Credit: Manuel Harlan

Educative yet humorous, Martin McDonagh’s ‘A Very Very Very Dark Matter’, directed by Matthew Dunster is a success. Truly, through the chosen context of the play and his varied, exciting and hyperbolic characters, the British playwright is able to address some of today’s central themes while remaining light and entertaining.

During the play, McDonagh suggests that two of the pillars of our literature, Charles Dickens, (Phil Daniels) and Hans Christen Andersen (Academy Award winning Jim Broadbent); both had ‘a midget pygmy’, locked up in a wooden box, who wrote their stories for them. Andersen’s tiny woman has for ultimate goal to prevent the Belgian’s atrocities in the Congo. She thus seeks to ‘write herself out’ of the wooden box in which the Danish storywriter keeps her. Through the relationship of Andersen and Marjory, the small Congolese woman, played by the debuting and incredible Johnetta Eula’Mae Ackles, the audience is led to believe that the two glorified authors were inspired by oral stories of Africa collected during colonialist era.

Moreover, I believe that McDonagh, explores another aspect in the history of racism. Indeed, he make a direct reference to the statue controversies and the past events in Charlottesville and further develops it in underlining the lack of credit we gave to Africa in shaping our culture and our world as a whole. Undeniably, one of Marjory’s monologue leads the audience to reflect on the fact that such king yet ‘killer’ of millions, Leopold II of Belgium, will still be placed on a pedestal for the decades to come while other lowly yet greater people will be forgotten and discriminated.

The main protagonists, altogether seem to represent something more than their own Characters. As the play got along, it became striking that, for me at least, Andersen and Dickens represented the colonial powers and their illegitimate authority. Indeed, in depicting a childish and immature Andersen though underlining as well his harsh and authoritative treatment of Marjory, one can only draw a parallel with the colonial powers who drew on the resources of Africa while mistreating and killing large parts of the population. Such important themes are placed in a fantastic décor. With the help of a moving stage, the costumes, the decors and an accurate use of props one is able to constantly follow the play.

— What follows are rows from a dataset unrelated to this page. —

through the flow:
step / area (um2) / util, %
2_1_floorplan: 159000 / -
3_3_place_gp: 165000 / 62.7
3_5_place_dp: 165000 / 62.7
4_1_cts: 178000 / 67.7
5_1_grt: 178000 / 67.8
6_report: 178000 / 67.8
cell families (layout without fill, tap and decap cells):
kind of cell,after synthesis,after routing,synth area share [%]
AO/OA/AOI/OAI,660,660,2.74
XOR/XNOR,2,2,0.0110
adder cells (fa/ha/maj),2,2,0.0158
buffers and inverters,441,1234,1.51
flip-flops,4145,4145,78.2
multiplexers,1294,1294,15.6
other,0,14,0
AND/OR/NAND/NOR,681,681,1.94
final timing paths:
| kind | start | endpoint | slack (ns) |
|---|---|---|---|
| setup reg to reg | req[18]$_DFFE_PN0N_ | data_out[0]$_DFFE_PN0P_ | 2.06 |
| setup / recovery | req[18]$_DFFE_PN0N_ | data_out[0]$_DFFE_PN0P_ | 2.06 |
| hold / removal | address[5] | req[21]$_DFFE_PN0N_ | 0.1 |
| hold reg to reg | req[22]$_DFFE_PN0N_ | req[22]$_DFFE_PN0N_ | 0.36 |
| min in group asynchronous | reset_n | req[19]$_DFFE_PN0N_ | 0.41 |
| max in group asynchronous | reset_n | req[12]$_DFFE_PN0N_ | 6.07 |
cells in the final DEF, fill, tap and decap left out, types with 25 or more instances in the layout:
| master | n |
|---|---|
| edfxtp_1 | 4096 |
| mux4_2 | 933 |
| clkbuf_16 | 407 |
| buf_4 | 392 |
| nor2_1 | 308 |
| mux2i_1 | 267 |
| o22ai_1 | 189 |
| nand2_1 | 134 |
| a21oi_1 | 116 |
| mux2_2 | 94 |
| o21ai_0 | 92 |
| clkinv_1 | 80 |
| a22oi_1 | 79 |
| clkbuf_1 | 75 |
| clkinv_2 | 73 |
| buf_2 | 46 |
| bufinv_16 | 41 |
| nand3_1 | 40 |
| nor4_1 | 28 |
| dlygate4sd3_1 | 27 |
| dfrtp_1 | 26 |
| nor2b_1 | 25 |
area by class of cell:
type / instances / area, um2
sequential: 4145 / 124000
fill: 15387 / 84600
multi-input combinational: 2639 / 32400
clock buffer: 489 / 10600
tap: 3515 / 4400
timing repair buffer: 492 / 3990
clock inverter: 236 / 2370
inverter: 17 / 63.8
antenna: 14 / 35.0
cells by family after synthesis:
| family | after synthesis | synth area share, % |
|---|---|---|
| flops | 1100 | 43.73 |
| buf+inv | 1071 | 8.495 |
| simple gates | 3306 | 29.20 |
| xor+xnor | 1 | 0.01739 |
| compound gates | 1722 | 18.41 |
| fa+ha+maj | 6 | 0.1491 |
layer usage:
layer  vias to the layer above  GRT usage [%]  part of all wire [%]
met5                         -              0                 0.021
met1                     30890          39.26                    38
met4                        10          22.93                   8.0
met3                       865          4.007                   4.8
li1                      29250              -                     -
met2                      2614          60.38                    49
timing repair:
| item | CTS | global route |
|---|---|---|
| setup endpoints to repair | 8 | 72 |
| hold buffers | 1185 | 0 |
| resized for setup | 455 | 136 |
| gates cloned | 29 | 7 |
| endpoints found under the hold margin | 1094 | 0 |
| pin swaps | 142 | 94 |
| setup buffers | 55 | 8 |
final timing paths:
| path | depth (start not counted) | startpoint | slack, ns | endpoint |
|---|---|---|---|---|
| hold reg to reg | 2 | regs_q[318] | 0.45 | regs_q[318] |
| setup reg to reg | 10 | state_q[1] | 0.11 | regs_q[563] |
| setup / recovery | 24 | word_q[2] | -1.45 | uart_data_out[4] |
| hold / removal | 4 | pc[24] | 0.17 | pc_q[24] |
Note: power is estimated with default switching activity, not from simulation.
**src/rtl/vertex_streamer.sv**
```systemverilog
// Snapshots a parallel set of {x,y,z} vertices on start and streams it out
// one vertex per valid/ready beat, isolated from later bus changes.
module vertex_streamer #(
    parameter int MAX_VERTS = 12,
    parameter int COORD_W   = 16
) (
    input  logic                           clk,
    input  logic                           reset,
    input  logic [MAX_VERTS*3*COORD_W-1:0] vert_bus,
    input  logic [3:0]                     num_verts,
    input  logic                           start,
    output logic                           busy,
    output logic                           out_valid,
    input  logic                           out_ready,
    output logic [COORD_W-1:0]             out_x,
    output logic [COORD_W-1:0]             out_y,
    output logic [COORD_W-1:0]             out_z,
    output logic [3:0]                     out_index,
    output logic                           out_last,
    output logic                           done
);

    localparam int         VERT_W  = 3 * COORD_W;
    localparam logic [3:0] MAX_CNT = 4'(MAX_VERTS);

    typedef enum logic [1:0] {
        IDLE,
        STREAM,
        DONE
    } state_t;

    state_t state;
    state_t state_next;

    logic [VERT_W-1:0] snap [MAX_VERTS];
    logic [3:0]        cnt;
    logic [3:0]        idx;
    logic [3:0]        cnt_in;
    logic [VERT_W-1:0] cur;
    logic              at_last;
    logic              accept;

    // Counts above the slot count are clamped rather than rejected.
    assign cnt_in  = (num_verts > MAX_CNT) ? MAX_CNT : num_verts;
    assign at_last = (idx == cnt - 4'd1);
    assign accept  = (state == IDLE) && start;
    assign cur     = snap[idx];

    assign out_x     = cur[VERT_W-1 -: COORD_W];
    assign out_y     = cur[2*COORD_W-1 -: COORD_W];
    assign out_z     = cur[COORD_W-1:0];
    assign out_index = idx;

    always_ff @(posedge clk) begin
        if (reset) begin
            state <= IDLE;
        end else begin
            state <= state_next;
        end
    end

    // idx only advances on a non-final transfer, so it never passes cnt-1.
    always_ff @(posedge clk) begin
        if (reset) begin
            cnt <= 4'd0;
            idx <= 4'd0;
            for (int k = 0; k < MAX_VERTS; k++) begin
                snap[k] <= '0;
            end
        end else if (accept) begin
            cnt <= cnt_in;
            idx <= 4'd0;
            for (int k = 0; k < MAX_VERTS; k++) begin
                snap[k] <= vert_bus[k*VERT_W +: VERT_W];
            end
        end else if (state == STREAM && out_ready && !at_last) begin
            idx <= idx + 4'd1;
        end
    end

    always_comb begin
        state_next = state;
        busy       = 1'b0;
        out_valid  = 1'b0;
        out_last   = 1'b0;
        done       = 1'b0;
        unique case (state)
            IDLE: begin
                if (start) begin
                    state_next = (cnt_in == 4'd0) ? DONE : STREAM;
                end
            end
            STREAM: begin
                busy      = 1'b1;
                out_valid = 1'b1;
                out_last  = at_last;
                if (out_ready && at_last) begin
                    state_next = DONE;
                end
            end
            DONE: begin
                busy       = 1'b1;
                done       = 1'b1;
                state_next = IDLE;
            end
            default: begin
                state_next = IDLE;
            end
        endcase
    end

endmodule

```
**config.mk**
```make
export PLATFORM = sky130hd
export DESIGN_NAME = vertex_streamer
export DESIGN_NICKNAME = d
export VERILOG_FILES = /design/src/rtl/vertex_streamer.sv
export SDC_FILE = /design/constraint.sdc
export NUM_CORES = 1
export LEC_CHECK = 0
export CORE_AREA = 2 2 250 252
export CTS_BUF_LIST = sky130_fd_sc_hd__clkbuf_4
export CTS_CLUSTER_DIAMETER = 30
export CTS_CLUSTER_SIZE = 28
export DETAILED_ROUTE_END_ITERATION = 8
export DIE_AREA = 0 0 252 254
export GPL_TIMING_DRIVEN = 0
export PLACE_DENSITY = 0.78
export SYNTH_ARGS = -nofsm -noshare
export SYNTH_HDL_FRONTEND = slang
export SYNTH_SLANG_ARGS = --single-unit
```
**constraint.sdc**
```tcl
create_clock -name clk -period 25.6 [get_ports clk]
set_input_delay 7.68 -clock clk [delete_from_list [all_inputs] [get_ports clk]]
set_output_delay 7.68 -clock clk [all_outputs]
set_load 0.005 [all_outputs]
```
## Word level (Yosys, flattened, before mapping)

Memory sizes are Yosys's and may differ from the RTL's. A register that Yosys moved wholly into a read port is not among the register bits.
Cells that the tools add are included.

- Equality and inequality tests: 5
- Reductions and logical operators: 10
- Add/subtract/negate cells: 2
- Bitwise operators: 12
- Magnitude comparators: 1
- Mux-type cells: 28

Operators with widths:

| kind | number |
|---|---|
| $mux W48 | 12 |
| $mux W4 | 3 |
| $or A1 B1 Y1 | 12 |
| $mux W1 | 9 |
| $mux W2 | 3 |
| $add A4 B1 Y4 const B | 1 |
| $eq A4 B4 Y1 | 1 |
| $gt A4 B4 Y1 const B | 1 |
| $logic_and A1 B1 Y1 | 4 |
| $logic_not A4 Y1 | 1 |
| $pmux W2 S2 | 1 |
| $reduce_or A2 Y1 | 2 |
| $sub A4 B1 Y4 const B | 1 |
| $eq A2 B1 Y1 const B | 1 |
| $eq A2 B2 Y1 const B | 1 |
| $logic_not A2 Y1 | 1 |
| $ne A2 B1 Y1 const B | 1 |
| $ne A2 B2 Y1 const B | 1 |
| $reduce_and A2 Y1 | 1 |
| $logic_not A1 Y1 | 1 |

- Bits in registers: 10
- Output and inout bits: 56
- Logic and storage cells: 62
- Memories: 1
- Input bits: 584
- Bits in writable memories: 576

Memory list:

| memory | depth | bits a word | rd ports | clocked after memory_dff | write ports | RTL line | source |
|---|---|---|---|---|---|---|---|
| snap | 12 | 48 | 1 | 1 | 12 | 35 | `logic [VERT_W-1:0] snap [MAX_VERTS];` |

## Longest topological paths before layout

Gate-level depths: netlist of the first run.

- Word-level depth: 6
- Gate-level depth with buffers: 7
- Mapped depth without buffers: 7

## Worst setup path after synthesis of the first run

OpenSTA, ideal clock, no wires.

- Kind: input port to flip-flop
- From: input start
- To: register with a tool-made name
- Arrival time: 19.922 ns
- Data required time: 25.457 ns
- Stages on the path: 5
- Setup slack: 5.535 ns
- Path through: a21oi_1 inv_1 nor4_1 nand2b_1 nand4_1

RTL lines:

| what | RTL line | source |
|---|---|---|
| start, declared | 11 | `input logic start,` |

==> results_dict.tcl, run 1 <==
set metrics [dict create \
    clock_latency_ns 0.90 \
    min_to "cnt[3]$_SDFFE_PP0P_" \
    dp_hpwl_mm 62.6 \
    grt_use_total_pct 26.4 \
    crit_fanout 10 \
    rsz0062_at_grt "no" \
    synth_cells 1642 \
    cts-root-buf "clkbuf_4" \
    end_kind "primary output" \
    dieArea_mm2 0.0640 \
    cts_resized 0 \
    hold_class "register to register" \
    yosysUniqueCellTypes 37 \
    whs_ns 0.516 \
    portBuffers 639 \
    drt-total-wl_mm 85.2 \
    num_rows 91 \
    cts.sinks 590 \
    maxCapViolations 0 \
    hold_viol_final 0 \
    path_buf_inv 4 \
    syn_area_per_cell_um2 16.1 \
    p_leak_nw 13.0 \
    area_growth_pct 36.2 \
    max_freq_ghz 0.0853 \
    sw_frac_of_total_pct 24.6 \
    drt-initial-drc-count 1490 \
    routed_via_density 5.37 \
    ys_seq_area_share_pct 66.7 \
    ir_drop_mv 0.0383 \
    nets 2989 \
    antenna_found_initial 24 \
    slew_headroom_pct 17.3 \
    clockBufferDepth 3 \
    first_pass_iters 5 \
    start_util_pct 43.0 \
    reg2reg_from "state[1]$_SDFFE_PP0P_" \
    pwr-share-clk_pct 35.2 \
    timing.final.crit_share_pct 45.8 \
    worstPathRequired_ns 17.92 \
    rr_worst_depth 6 \
    ys_seq_elements 590 \
    setup_viol 0 \
    worstHoldPathCells 1 \
    status "completed" \
    drtAntennaViolNets 0 \
    drc 0 \
    start_kind "register" \
    reg2reg_slack_ns 22.54 \
    cp_top_family "buffers and inverters" \
    syn_nets 2231 \
    cp.depth 6 \
    cts_setup_buffers 0 \
    die_h_um 254 \
    setup_tns_ns 0 \
    die_x_um 252 \
    cp_cell_sequence "buf_2 > clkbuf_1 > buf_4 > mux2i_1 > o21ai_0 > clkdlybuf4s50_1" \
    drive_gt1_share_pct 15.4 \
    path_class "register to primary output" \
    power_mw 2.52 \
    vias 17734 \
    cp_slowest_stage_delay_ns 0.91 \
    clk_pin_slew_ns 0.09 \
    final_util_pct 58.6 \
    wl_per_cell_um 25.8 \
    cp.arrival_ns 4.04 \
    worst_slew_pin_slew_ns 1.24 \
    skew_ns 0.0755 \
    slowest_stage "clkbuf_1" \
    final_cell_count_no_fill 3303 \
    reg2reg_to "snap[9][33]$_SDFFCE_PN0P_" \
    min_from "cnt[3]$_SDFFE_PP0P_" \
    gp_congestion 0.938 \
    cts_made_buffers 113 \
    seqPwrFrac_pct 49.2 \
    pin_count 640 \
    cts_hold_buf 0 \
    yosys_warnings 0 \
    p_comb_share_pct 15.6 \
    post-route-min-period_ns 11.72 \
    p_per_area_mw_per_mm2 70.2 \
    fp.coreArea_mm2 0.0613 \
    cts_tree "done" \
    slew_violations 0 \
    htreeDepth 3 \
    dp.cells 3075 \
    syn_area_mm2 0.0264 \
    grt_overflow_total 0 \
    grt_pass1_vias 18975 \
    power_switching_mw 0.620 \
    n_fill_cell 4710 \
    grt_pass1_wl_mm 121 \
    intPower_mw 1.90 \
    grt_max_degree 143 \
]
-- worst max-delay path by stage --
stage                   from                        end  slack (ns)
finish              register                  out_y[10]       13.88
global route        register                   out_x[2]       13.59
CTS                 register                   out_x[2]       13.63
detailed placement  register                   out_x[2]       14.66
global placement       start  out_index[3]$_SDFFE_PP0P_        1.15
floorplan              start                   register        5.54
-- cell families after synthesis --
family | share of synthesized area (%)
compound gates | 1.44
mux | 14.1
xor+xnor | 0.252
simple gates | 15.1
fa+ha+maj | 0.237
buf+inv | 2.19
flops | 66.7
-- cells in the mapped netlist, drive strengths merged --
master / instances / share of area (%)
a211oi: 1 / 0.028
a21boi: 1 / 0.028
a21oi: 1 / 0.019
a22o: 2 / 0.066
a311oi: 1 / 0.033
a31oi: 2 / 0.047
and2: 481 / 11
and3: 2 / 0.047
buf: 38 / 1.0
clkbuf: 76 / 1.1
dfxtp: 14 / 1.1
edfxtp: 576 / 66
ha: 5 / 0.24
inv: 7 / 0.10
mux2i: 48 / 1.8
mux4: 144 / 12
nand2: 56 / 0.80
nand2b: 3 / 0.071
nand3: 5 / 0.095
nand4: 8 / 0.19
nor2: 4 / 0.057
nor2b: 96 / 2.3
nor3: 2 / 0.057
nor4: 2 / 0.047
o211ai: 6 / 0.17
o21a: 1 / 0.028
o21ai: 52 / 0.99
o2bb2ai: 1 / 0.033
or4: 1 / 0.028
xnor2: 2 / 0.066
xnor3: 1 / 0.085
xor2: 3 / 0.10
-- power by group through the flow --
stage / Clock, mW / Sequential (mW) / Combinational, mW
6_report: 0.887 / 1.24 / 0.394
3_5_place_dp: 0 / 1.26 / 0.395
2_1_floorplan: 0 / 1.29 / 0.189
3_3_place_gp: 0 / 1.32 / 0.384
5_1_grt: 0.942 / 1.25 / 0.419
4_1_cts: 0.899 / 1.24 / 0.398
-- cell usage in the layout (no fill, tap or decap), drive strengths merged, types with 3 or more instances in the layout --
cell	count
xor2	3
nand4	8
clkbuf	206
nand3	5
clkinv	42
ha	5
mux4	144
inv	15
nand2	56
nand2b	3
clkdlybuf4s50	639
nor2b	96
dfxtp	14
and2	481
buf	42
edfxtp	576
o211ai	6
o21ai	52
diode	14
bufinv	22
clkinvlp	12
nor2	4
mux2i	48
-- worst reg2reg max path, stage by stage (launching register included) --
cell     delay, ns
dfxtp_1       0.36
inv_1         0.07
ha_1          0.23
a21oi_1       0.60
inv_8         0.40
buf_16        0.41
buf_16        0.31
-- state kept, by name (all words and copies together), names as in the netlist, named ones only --
name	cells
snap	576
out_index	4
cnt	4
state	2
-- layout make-up --
type,instances,area [um2],area share [%]
clock inverter,84,1040,2.89
timing repair buffer,643,6510,18.1
tap,790,988,2.75
multi-input combinational,931,8210,22.9
antenna,14,35.0,0.0975
buffer,114,551,1.53
sequential,590,17600,48.9
clock buffer,130,976,2.72
inverter,7,33.8,0.0941
-- layer usage --
metal  share of wire (%)  track usage [%]  routed length (um)
met5                0.15                0                 131
met4                 3.7             11.4                3170
met3                 9.3             6.99                7920
met2                  50             45.2               43000
met1                  36             31.4               31000
-- per-stage QoR --
stage | instance area (um2) | setup WS (ns)
final | 35900 | 13.88
after global routing | 35900 | 13.59
after CTS | 35900 | 13.63
after detailed placement | 33900 | 14.66
after global placement | 33700 | 1.15
after floorplan | 26400 | 5.54
(Power assumes the default switching activity.)
==> run 2, diff against run 1 <==
==> constraint.sdc (replaced) <==
create_clock -name clk -period 10.9 [get_ports clk]
set_input_delay 3.27 -clock clk [delete_from_list [all_inputs] [get_ports clk]]
set_output_delay 3.27 -clock clk [all_outputs]
set_load 0.005 [all_outputs]
==> results_dict.tcl, run 2 (synthesis gave the netlist of run 1 again) <==
set metrics [dict create \
    regMostFlops "snap" \
    setup_viol 0 \
    worst_slew_pin_slew_ns 1.24 \
    cp.arrival_ns 4.18 \
    whs_ns 0.541 \
    wl_per_cell_um 25.8 \
    rsz0062_at_grt "no" \
    final_cell_mix "clkdlybuf4s50_1 (639), edfxtp_1 (576), and2_1 (481)" \
    timing.final.crit_share_pct 68.4 \
    grt_max_degree 50 \
    placed_area_mm2 0.0340 \
    slew_headroom_pct 17.1 \
    start_kind "register" \
    final_util_pct 58.8 \
    hold_viol_final 0 \
    slew_violations 0 \
    vias 17738 \
    htreeDepth 3 \
    clockBufferDepth 3 \
    grt_overflow_total 0 \
    pin_count 640 \
    p_per_area_mw_per_mm2 163 \
    cts_hold_buf 0 \
    grtUsageMet2_pct 45.2 \
    cts_resized 0 \
    grt_use_met3_pct 7.27 \
    drtAntennaViolNets 0 \
    crit_fanout 10 \
    final_cell_area_mm2 0.0360 \
    n_fill_cell 4678 \
    slowest_stage "clkbuf_1" \
    ir_drop_mv 0.137 \
    hold_class "register to register" \
    cts_tree "done" \
    drive_gt1_share_pct 15.4 \
    cts_setup_buffers 0 \
    maxCapViolations 0 \
    grt_use_met1_pct 31.0 \
    clk_pin_slew_ns 0.09 \
    routed_via_density 5.35 \
    cp_slowest_stage_delay_ns 0.96 \
    dp.cells 3085 \
    status "completed" \
    cp_cell_sequence "buf_2 > clkbuf_1 > buf_4 > mux2i_1 > o21ai_0 > clkdlybuf4s50_1" \
    path_class "register to primary output" \
    gp_congestion 0.907 \
    nets 2998 \
    start_util_pct 43.0 \
    die_x_um 252 \
    top_usage_layer "met2" \
    num_rows 91 \
    drt-initial-drc-count 1606 \
    max_freq_ghz 0.134 \
    cts.sinks 590 \
    drt-total-wl_mm 85.6 \
    grt_use_total_pct 26.3 \
    worstPathRequired_ns 7.63 \
    dieArea_mm2 0.0640 \
    die_h_um 254 \
    end_kind "primary output" \
    grt_pass1_wl_mm 120 \
    skew_ns 0.0384 \
    grt_pass1_vias 18796 \
    final_common_cell "clkdlybuf4s50_1" \
    post-route-min-period_ns 7.45 \
    fp.coreArea_mm2 0.0613 \
    largest_reg_flops 576 \
    drc 0 \
    antenna_found_initial 28 \
    p_leak_nw 13.0 \
    power_mw 5.86 \
    final_cell_count_no_fill 3313 \
    first_pass_iters 5 \
    area_growth_pct 36.6 \
    cts_made_buffers 112 \
    portBuffers 639 \
    dp_hpwl_mm 63.4 \
    clock_latency_ns 0.90 \
    cts-root-buf "clkbuf_4" \
]
==> run 2: cell types whose count changed in the layout (fill, tap and decap cells not counted), moves of 2 or more <==
cell        change
clkinvlp_4      +2
clkbuf_4        -8
inv_8           +2
clkinv_4        +4
clkinv_1        +6
bufinv_16       -4
buf_12         +14
inv_6           +3
diode_2         +4
clkinv_2        -8
buf_16          -4
==> run 2: area by class of cell <==
class                      count  area [um2]  area share, %
clock inverter                88        1000           2.78
sequential                   590       17600           48.8
antenna                       18        45.0          0.125
timing repair buffer         653        6680           18.5
buffer                       114         551           1.53
inverter                       7        30.0         0.0834
multi-input combinational    931        8220           22.8
clock buffer                 122         916           2.54
tap                          790         988           2.75
==> run 2: per-stage QoR <==
step                TNS (ns)  worst slack (ns)
floorplan            -951.65             -1.64
global placement    -2990.30             -5.20
detailed placement         0              4.23
CTS                        0              3.20
global route               0              3.21
finish                     0              3.45
==> run 2: metal layers <==
metal / routed length (um) / vias to the layer above
li1: - / 7711
met1: 30700 / 8789
met2: 43100 / 1012
met3: 8460 / 200
met4: 3200 / 26
met5: 172 / -
==> run 2: final timing paths <==
| path | startpoint | slack, ns | cells after the start | end |
|---|---|---|---|---|
| hold reg to reg | cnt[3]$_SDFFE_PP0P_ | 0.54 | 1 | cnt[3]$_SDFFE_PP0P_ |
| hold / removal | cnt[3]$_SDFFE_PP0P_ | 0.54 | 1 | cnt[3]$_SDFFE_PP0P_ |
| setup / recovery | register | 3.45 | 6 | out_y[10] |
| setup reg to reg | state[0]$_SDFFE_PP0P_ | 7.47 | 10 | snap[4][35]$_SDFFCE_PN0P_ |
==> run 2: where the power goes <==
group          switching [mW]  total, mW  internal (mW)  leakage, nW
Combinational           0.432      0.945          0.513         5.63
Sequential             0.0812       2.91           2.83         6.32
Clock                   0.977       2.00           1.02         1.01
==> run 2: critical path, delay by kind of cell (launching register included) <==
family          cells  cell delay, ns
buf+inv             4            2.28
compound gates      1            0.58
flops               1            0.32
mux                 1            0.12
==> run 3, diff against run 2 <==
==> config.mk (replaced) <==
export PLATFORM = sky130hd
export DESIGN_NAME = vertex_streamer
export DESIGN_NICKNAME = d
export VERILOG_FILES = /design/src/rtl/vertex_streamer.sv
export SDC_FILE = /design/constraint.sdc
export NUM_CORES = 1
export LEC_CHECK = 0
export CORE_AREA = 2 2 247 249
export CTS_BUF_LIST = sky130_fd_sc_hd__clkbuf_4
export CTS_CLUSTER_DIAMETER = 30
export CTS_CLUSTER_SIZE = 28
export DETAILED_ROUTE_END_ITERATION = 8
export DIE_AREA = 0 0 249 251
export GPL_TIMING_DRIVEN = 0
export PLACE_DENSITY = 0.82
export SYNTH_ARGS = -nofsm -noshare
export SYNTH_HDL_FRONTEND = slang
export SYNTH_SLANG_ARGS = --single-unit
==> constraint.sdc (replaced) <==
create_clock -name clk -period 6.02 [get_ports clk]
set_input_delay 1.806 -clock clk [delete_from_list [all_inputs] [get_ports clk]]
set_output_delay 1.806 -clock clk [all_outputs]
set_load 0.005 [all_outputs]
==> results_dict.tcl, run 3 (synthesis gave the netlist of run 1 again) <==
set metrics [dict create \
    p_leak_nw 13.0 \
    routed_via_density 5.36 \
    first_pass_iters 8 \
    end_kind "primary output" \
    post-place-ws_ns 0.931 \
    cts_tree "done" \
    final_cell_mix "clkdlybuf4s50_1 (639), edfxtp_1 (576), and2_1 (481)" \
    whs_ns 0.520 \
    clockBufferDepth 3 \
    setup_viol 0 \
    htreeDepth 3 \
    start_kind "register" \
    pin_count 640 \
    path_class "register to primary output" \
    grt_max_degree 51 \
    drive_gt1_share_pct 15.7 \
    post-route-min-period_ns 5.80 \
    worst_slew_pin_slew_ns 1.07 \
    portBuffers 639 \
    worstPathRequired_ns 4.21 \
    hold_viol_final 0 \
    clk_pin_slew_ns 0.10 \
    cts_made_buffers 114 \
    timing.final.crit_share_pct 96.4 \
    num_rows 90 \
    die_x_um 249 \
    slowest_stage "o21ai_0" \
    hold_class "register to register" \
    ir_drop_mv 0.173 \
    skew_ns 0.0711 \
    grt_use_total_pct 27.5 \
    regMostFlops "snap" \
    dp_hpwl_mm 65.1 \
    slew_headroom_pct 28.8 \
    die_h_um 251 \
    clock_latency_ns 0.92 \
    dieArea_mm2 0.0625 \
    antenna_found_initial 38 \
    start_util_pct 44.1 \
    status "completed" \
    drt-total-wl_mm 86.3 \
    grt_pass1_wl_mm 123 \
    vias 17749 \
    drt-initial-drc-count 1418 \
    fp.coreArea_mm2 0.0598 \
    cp_common_cell "buf_2" \
    drc 0 \
    n_fill_cell 4366 \
    crit_fanout 11 \
    slew_violations 0 \
    cts-root-buf "clkbuf_4" \
    p_per_area_mw_per_mm2 298 \
    drtAntennaViolNets 0 \
    worst_slack_ns 0.218 \
    final_common_cell "clkdlybuf4s50_1" \
    wl_per_cell_um 26.1 \
    cp_slowest_stage_delay_ns 0.66 \
    final_util_pct 60.4 \
    cp.arrival_ns 4.00 \
    grt_pass1_vias 18904 \
    nets 2999 \
    rsz0062_at_grt "no" \
    max_freq_ghz 0.172 \
    gp_congestion 0.912 \
    grt_overflow_total 0 \
    maxCapViolations 0 \
    cts.sinks 590 \
    largest_reg_flops 576 \
    cp_cell_sequence "buf_2 > buf_2 > buf_2 > mux4_2 > mux2i_1 > o21ai_0 > clkdlybuf4s50_1" \
    area_growth_pct 36.9 \
]
run 3: cell types whose count changed in the layout (fill, tap and decap cells not counted), sizes merged:
cell,before,now
inv,19,17
diode,18,21
clkinvlp,14,16
clkinv,44,43
bufinv,18,21
clkbuf,198,200
run 3: worst max-delay path: cells and delay by family, from the launching register on:
| kind | cells | cell delay, ns |
|---|---|---|
| muxes | 2 | 0.31 |
| buffers and inverters | 4 | 1.80 |
| AOI/OAI and AO/OA | 1 | 0.66 |
| DFF | 1 | 0.31 |
run 3: worst paths after layout:
kind	start	to	slack, ns	cells after the start
worst max-delay path	register	out_y[10]	0.22	7
worst min-delay path	cnt[3]$_SDFFE_PP0P_	cnt[3]$_SDFFE_PP0P_	0.52	1
worst max register to register	state[1]$_SDFFE_PP0P_	snap[6][27]$_SDFFCE_PN0P_	2.86	9
worst min register to register	cnt[3]$_SDFFE_PP0P_	cnt[3]$_SDFFE_PP0P_	0.52	1
run 3: final cells by class:
cell class	count	area [um2]	share of cell area (%)
buffer	113	548	1.52
multi-input combinational	931	8220	22.8
inverter	7	30.0	0.0832
clock buffer	125	938	2.60
tap	782	978	2.71
clock inverter	90	1070	2.97
sequential	590	17600	48.7
antenna	21	52.6	0.146
timing repair buffer	653	6680	18.5
run 3: power by group:
group / switching, mW / total, mW / leakage [nW] / internal, mW
combinational: 0.787 / 1.72 / 5.63 / 0.929
sequential: 0.151 / 5.28 / 6.32 / 5.13
clock: 1.76 / 3.76 / 1.05 / 2.00
total: 2.70 / 10.8 / 13.0 / 8.05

Nonetheless, the timeline, with some characters of the future coming back to haunt the present is somewhat confusing. Similarly, the play, with its first objective of offending and being humorous, can lack sometimes of a certain intellectuality on the different serious topics it discusses such as slavery, the killings of millions in the Congo along with Europe's belief of having a cultural superiority; underlined through Andersen's disregard of the real name of his Congolese captive.

Credit: Claire Allfree

All in all, ‘A Very Very Very Dark Matter’ is deeply humorous play in which McDonagh explores central themes of colonialism and the 19th Century altogether, many of which remain relevant today. The play 1h30 long play undeniably offers its audience a good-laugh, interesting questions and gives an interesting outlook on different central aspects of our society of today.